Florian: These are very good points that we will add to ZTP: evaluate how a dog deals with a difficult situation without drive or prey involved. Another issue is frustration tolerance and drive resistance. Our exercises are too easy, yours are way more demanding in that regard.  It may not look difficult from the outside, but it is for the dog. 


Patricia: Now one more question about sport: what are your thoughts on removing the stick hit in IGP protection? 

Dieter: It’s a shame. Probably a concession to public opinion. The pressure created through the soft stick is not significant for a dog in protection. Having said that, in my 20 years as a judge I have not yet seen many animals retreat from the helper because of the impact of the stick. This actually happens before. 


Florian: True – often times the problem arises for the dog even before the stick hit. But generally, the stick has a “meaning”. What if the dog had never been confronted with the stick before?  

Dieter: It may well be that the stick loses its importance. 


Patricia: You've been a judge for 20 years. Why are you doing this?

Dieter: I enjoy judging. I've been a breeder for years. Reasonable selection requires reasonable guidance in trials. Even if the selection is not comprehensive, it is an important part of it. 


Patricia: What don't you like to see in exams?

Dieter: Passive biting. A full and calm grip alone is not enough for me; I ask for some activity. However, this is not encouraged by all judges, if they primarily complain about an unsteady grip when the dog is actually dominating really nicely. For me it is more important that the dogs are active even if they may miss 2cm in the grip.


Patricia: What makes you happy in a trial?

Dieter: When a dog effectively hinders the helper. Of course, this should come from the heart and not as a side effect because a weak dog is trying to get behind the helper for some more peace. 

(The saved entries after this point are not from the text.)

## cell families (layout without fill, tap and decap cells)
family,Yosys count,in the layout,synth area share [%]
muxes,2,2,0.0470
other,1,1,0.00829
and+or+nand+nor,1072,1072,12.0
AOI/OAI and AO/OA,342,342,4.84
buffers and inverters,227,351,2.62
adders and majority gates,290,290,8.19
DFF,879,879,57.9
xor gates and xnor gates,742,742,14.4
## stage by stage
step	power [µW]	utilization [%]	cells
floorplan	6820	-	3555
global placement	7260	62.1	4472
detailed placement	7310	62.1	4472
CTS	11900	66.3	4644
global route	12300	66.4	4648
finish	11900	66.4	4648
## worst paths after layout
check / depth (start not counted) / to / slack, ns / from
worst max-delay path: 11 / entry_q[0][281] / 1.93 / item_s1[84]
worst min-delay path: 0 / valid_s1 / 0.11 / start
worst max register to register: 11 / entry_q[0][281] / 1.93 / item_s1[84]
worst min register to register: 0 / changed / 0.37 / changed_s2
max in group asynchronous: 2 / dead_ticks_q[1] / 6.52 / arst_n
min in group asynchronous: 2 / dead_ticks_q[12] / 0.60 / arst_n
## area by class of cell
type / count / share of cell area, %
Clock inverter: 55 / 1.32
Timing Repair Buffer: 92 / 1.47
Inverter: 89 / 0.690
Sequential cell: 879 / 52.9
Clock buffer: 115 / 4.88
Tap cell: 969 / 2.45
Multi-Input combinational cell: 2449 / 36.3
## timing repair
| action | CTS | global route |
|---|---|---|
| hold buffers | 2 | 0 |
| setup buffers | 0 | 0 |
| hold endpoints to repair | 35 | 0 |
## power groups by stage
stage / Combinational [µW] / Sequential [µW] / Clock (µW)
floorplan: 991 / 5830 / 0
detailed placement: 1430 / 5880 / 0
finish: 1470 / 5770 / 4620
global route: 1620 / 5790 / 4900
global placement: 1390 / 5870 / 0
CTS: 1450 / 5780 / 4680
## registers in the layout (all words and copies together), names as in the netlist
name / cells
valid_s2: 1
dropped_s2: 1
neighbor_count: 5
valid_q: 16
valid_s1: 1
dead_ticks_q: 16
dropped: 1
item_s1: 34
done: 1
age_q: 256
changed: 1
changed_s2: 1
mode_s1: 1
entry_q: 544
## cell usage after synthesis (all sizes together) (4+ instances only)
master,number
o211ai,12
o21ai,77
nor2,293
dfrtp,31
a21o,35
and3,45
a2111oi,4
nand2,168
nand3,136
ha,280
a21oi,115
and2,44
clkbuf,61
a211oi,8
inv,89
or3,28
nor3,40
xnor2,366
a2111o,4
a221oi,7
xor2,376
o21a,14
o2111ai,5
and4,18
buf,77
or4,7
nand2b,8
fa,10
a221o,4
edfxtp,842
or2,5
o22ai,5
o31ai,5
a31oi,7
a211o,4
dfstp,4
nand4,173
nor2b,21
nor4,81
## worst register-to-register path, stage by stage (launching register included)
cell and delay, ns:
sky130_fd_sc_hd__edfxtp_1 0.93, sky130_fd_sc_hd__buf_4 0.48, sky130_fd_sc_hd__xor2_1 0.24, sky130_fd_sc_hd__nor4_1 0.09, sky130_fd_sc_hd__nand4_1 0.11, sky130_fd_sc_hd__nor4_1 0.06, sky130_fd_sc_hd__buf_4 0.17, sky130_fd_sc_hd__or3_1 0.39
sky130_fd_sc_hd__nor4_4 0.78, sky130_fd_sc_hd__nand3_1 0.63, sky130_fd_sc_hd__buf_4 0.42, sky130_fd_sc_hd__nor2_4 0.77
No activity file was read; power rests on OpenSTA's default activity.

The most important exercise for me is the back transport. I can get more information on the quality of the dog than in the long part. A back transport contains obedience on the one hand and an explosive and immediate reaction to an attack. It’s a very complex exercise. 

In the long attack, the dog has time to think about what he will be doing. The dog may be able to see the prey for 20 meters in advance and I'm not always sure if all dogs are clear about what their goal should be. 

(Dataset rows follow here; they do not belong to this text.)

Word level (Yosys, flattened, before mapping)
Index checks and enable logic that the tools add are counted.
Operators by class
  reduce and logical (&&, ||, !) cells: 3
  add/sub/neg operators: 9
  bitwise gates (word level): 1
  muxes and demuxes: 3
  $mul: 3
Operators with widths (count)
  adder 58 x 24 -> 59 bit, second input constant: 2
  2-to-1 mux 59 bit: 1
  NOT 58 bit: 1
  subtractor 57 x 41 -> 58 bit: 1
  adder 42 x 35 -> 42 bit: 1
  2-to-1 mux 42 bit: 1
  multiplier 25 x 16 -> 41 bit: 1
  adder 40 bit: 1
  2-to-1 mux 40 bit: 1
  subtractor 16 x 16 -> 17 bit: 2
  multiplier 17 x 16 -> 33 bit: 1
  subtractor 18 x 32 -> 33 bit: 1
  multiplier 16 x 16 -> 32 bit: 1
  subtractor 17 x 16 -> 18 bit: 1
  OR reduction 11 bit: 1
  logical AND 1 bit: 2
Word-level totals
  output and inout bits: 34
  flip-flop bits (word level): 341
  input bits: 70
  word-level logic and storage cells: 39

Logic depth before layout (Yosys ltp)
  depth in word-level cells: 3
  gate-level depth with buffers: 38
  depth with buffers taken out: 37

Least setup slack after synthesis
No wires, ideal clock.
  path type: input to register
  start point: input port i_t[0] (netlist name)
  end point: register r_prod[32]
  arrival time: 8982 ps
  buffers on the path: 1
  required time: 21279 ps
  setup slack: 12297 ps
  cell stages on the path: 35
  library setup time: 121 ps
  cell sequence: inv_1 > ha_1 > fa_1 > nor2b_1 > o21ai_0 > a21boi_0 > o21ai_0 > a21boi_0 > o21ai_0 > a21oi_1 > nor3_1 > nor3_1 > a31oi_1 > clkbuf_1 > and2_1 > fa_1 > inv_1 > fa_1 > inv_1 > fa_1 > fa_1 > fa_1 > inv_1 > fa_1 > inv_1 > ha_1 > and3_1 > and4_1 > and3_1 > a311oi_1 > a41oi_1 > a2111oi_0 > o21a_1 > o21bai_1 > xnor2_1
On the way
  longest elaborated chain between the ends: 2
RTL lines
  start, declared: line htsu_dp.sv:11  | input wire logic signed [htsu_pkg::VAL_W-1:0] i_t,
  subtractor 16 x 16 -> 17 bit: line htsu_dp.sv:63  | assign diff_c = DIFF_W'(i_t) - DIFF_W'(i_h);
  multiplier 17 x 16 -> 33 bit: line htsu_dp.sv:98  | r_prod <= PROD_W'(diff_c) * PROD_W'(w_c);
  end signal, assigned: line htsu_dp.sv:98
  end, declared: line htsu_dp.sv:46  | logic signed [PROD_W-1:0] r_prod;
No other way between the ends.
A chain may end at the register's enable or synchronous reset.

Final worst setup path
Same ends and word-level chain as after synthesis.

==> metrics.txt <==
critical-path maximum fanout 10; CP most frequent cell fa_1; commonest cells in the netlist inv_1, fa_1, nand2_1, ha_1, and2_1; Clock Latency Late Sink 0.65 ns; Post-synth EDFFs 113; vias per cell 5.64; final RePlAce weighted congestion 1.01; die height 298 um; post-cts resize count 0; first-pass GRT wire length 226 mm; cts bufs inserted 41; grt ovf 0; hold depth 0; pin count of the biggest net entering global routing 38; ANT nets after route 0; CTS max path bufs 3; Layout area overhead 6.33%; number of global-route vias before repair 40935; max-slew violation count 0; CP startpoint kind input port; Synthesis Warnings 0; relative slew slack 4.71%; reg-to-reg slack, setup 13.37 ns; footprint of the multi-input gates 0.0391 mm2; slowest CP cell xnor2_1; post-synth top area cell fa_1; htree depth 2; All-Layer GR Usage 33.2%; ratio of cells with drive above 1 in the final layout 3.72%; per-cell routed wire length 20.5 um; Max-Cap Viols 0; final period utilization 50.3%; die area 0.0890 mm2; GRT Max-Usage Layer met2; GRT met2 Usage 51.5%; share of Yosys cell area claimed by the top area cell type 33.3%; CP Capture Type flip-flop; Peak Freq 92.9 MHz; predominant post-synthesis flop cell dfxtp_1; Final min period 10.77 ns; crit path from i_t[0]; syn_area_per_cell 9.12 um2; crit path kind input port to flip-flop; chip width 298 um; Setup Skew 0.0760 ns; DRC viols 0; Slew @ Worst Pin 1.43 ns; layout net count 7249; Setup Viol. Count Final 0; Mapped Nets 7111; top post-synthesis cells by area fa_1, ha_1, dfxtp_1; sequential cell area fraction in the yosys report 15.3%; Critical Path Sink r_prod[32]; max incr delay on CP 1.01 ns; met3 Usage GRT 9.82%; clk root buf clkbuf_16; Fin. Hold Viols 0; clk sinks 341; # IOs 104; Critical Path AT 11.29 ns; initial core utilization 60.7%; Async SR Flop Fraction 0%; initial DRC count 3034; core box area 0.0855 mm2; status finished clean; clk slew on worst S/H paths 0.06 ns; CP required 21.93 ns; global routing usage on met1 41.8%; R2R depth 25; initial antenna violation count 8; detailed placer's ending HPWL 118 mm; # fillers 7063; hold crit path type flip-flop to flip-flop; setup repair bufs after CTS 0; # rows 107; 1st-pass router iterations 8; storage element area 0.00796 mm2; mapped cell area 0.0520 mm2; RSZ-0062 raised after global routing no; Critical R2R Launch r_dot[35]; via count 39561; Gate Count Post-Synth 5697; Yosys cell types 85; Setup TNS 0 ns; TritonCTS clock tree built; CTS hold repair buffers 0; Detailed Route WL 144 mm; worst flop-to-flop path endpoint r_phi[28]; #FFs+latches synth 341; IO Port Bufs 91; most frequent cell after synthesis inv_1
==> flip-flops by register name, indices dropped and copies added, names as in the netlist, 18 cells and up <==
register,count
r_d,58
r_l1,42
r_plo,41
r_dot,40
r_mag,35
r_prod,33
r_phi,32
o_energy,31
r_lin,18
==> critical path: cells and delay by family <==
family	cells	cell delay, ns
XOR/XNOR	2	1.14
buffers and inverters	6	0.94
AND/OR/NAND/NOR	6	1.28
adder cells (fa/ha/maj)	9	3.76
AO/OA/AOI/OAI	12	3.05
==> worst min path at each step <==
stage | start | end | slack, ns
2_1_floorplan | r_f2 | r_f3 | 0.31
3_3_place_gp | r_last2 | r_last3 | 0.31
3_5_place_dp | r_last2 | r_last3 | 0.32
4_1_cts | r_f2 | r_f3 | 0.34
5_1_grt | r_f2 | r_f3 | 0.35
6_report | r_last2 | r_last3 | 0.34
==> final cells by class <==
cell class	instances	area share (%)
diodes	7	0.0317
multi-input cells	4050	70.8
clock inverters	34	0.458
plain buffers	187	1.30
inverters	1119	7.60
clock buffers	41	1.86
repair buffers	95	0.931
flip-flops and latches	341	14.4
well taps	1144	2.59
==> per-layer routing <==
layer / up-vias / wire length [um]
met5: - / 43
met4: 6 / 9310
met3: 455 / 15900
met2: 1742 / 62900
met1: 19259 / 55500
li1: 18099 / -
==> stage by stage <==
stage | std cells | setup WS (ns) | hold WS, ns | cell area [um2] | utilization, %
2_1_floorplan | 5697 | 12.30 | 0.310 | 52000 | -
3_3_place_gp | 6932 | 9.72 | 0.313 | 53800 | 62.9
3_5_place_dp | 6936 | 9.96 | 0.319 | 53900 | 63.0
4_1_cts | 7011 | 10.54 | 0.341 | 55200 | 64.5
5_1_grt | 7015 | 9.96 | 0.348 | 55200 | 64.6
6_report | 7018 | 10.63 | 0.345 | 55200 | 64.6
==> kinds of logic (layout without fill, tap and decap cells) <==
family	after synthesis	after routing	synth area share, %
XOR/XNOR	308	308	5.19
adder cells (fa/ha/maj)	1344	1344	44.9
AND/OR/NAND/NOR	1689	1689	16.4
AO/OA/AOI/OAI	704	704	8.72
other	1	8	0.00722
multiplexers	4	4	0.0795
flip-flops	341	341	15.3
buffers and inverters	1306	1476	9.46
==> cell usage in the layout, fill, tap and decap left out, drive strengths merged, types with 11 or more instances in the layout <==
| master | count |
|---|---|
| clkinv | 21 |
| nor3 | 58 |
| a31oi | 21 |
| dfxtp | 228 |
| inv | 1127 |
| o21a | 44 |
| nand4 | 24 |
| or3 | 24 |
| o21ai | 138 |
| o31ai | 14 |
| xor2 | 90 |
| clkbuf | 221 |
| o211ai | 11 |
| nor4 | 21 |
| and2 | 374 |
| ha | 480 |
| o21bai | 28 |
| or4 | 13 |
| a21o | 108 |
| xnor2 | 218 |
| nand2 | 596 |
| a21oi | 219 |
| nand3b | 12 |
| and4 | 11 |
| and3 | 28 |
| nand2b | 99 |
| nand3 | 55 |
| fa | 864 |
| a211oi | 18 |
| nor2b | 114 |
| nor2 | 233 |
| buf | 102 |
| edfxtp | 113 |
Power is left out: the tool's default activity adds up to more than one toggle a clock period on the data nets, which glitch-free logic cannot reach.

Florian: I agree. We see that a lot with Malinois. The dogs run to the helper like crazy, don’t seem to know why they started running and pass by the helper or don’t bite properly.  Speed doesn’t always equal quality.  

Dieter: Something else comes to my mind: I watched the video of your last IGP exam, Patricia. And that's when I noted that the time between out and attack was too short and not according to the rules. Once a dog outed, we should let him wait for five seconds until the attack. There’s no room for mistakes otherwise or for evaluating the quality of guarding. 

I’m always interested in seeing how other kennel clubs work. Things go wrong in SV as well of course. I strongly support cross-club helper testing and standardizing what happens in trials. For example the opening: it needs to start with pressure not with a prey stimulus. However, in  90% of the time, the helper will not start with pressure. Standardization brings reliability for the handlers.  

Florian: I agree. If the style of helpers is standardized, judges have the opportunity to influence training. If you specify how the helpers have to work, training goals will mirrow it.  

Dieter: Yes, and sometimes it has to hurt, otherwise we won't change. Some breeds, including the GSDs, have issues with jumping, for example. From my point of view, this is a question of genetics, since the training is largely the same for all breeds. Here, too, one can exert judicial influence. If we take more points for a dog that touches the hurdle, something will change in breeding with time. 

Patricia: IGP is a very time consuming sport. Can you think of ways to make it more accessible? 

Dieter: We could replace tracking in A with other nose work. Finding tracking fields is not easy in many areas. If we test other nose work, this would definitely make the sport easier and we would probably even have spectators for A during trials and competitions. Almost no one is watching now.  

Patricia: Thank you - let's continue soon. This was more than interesting!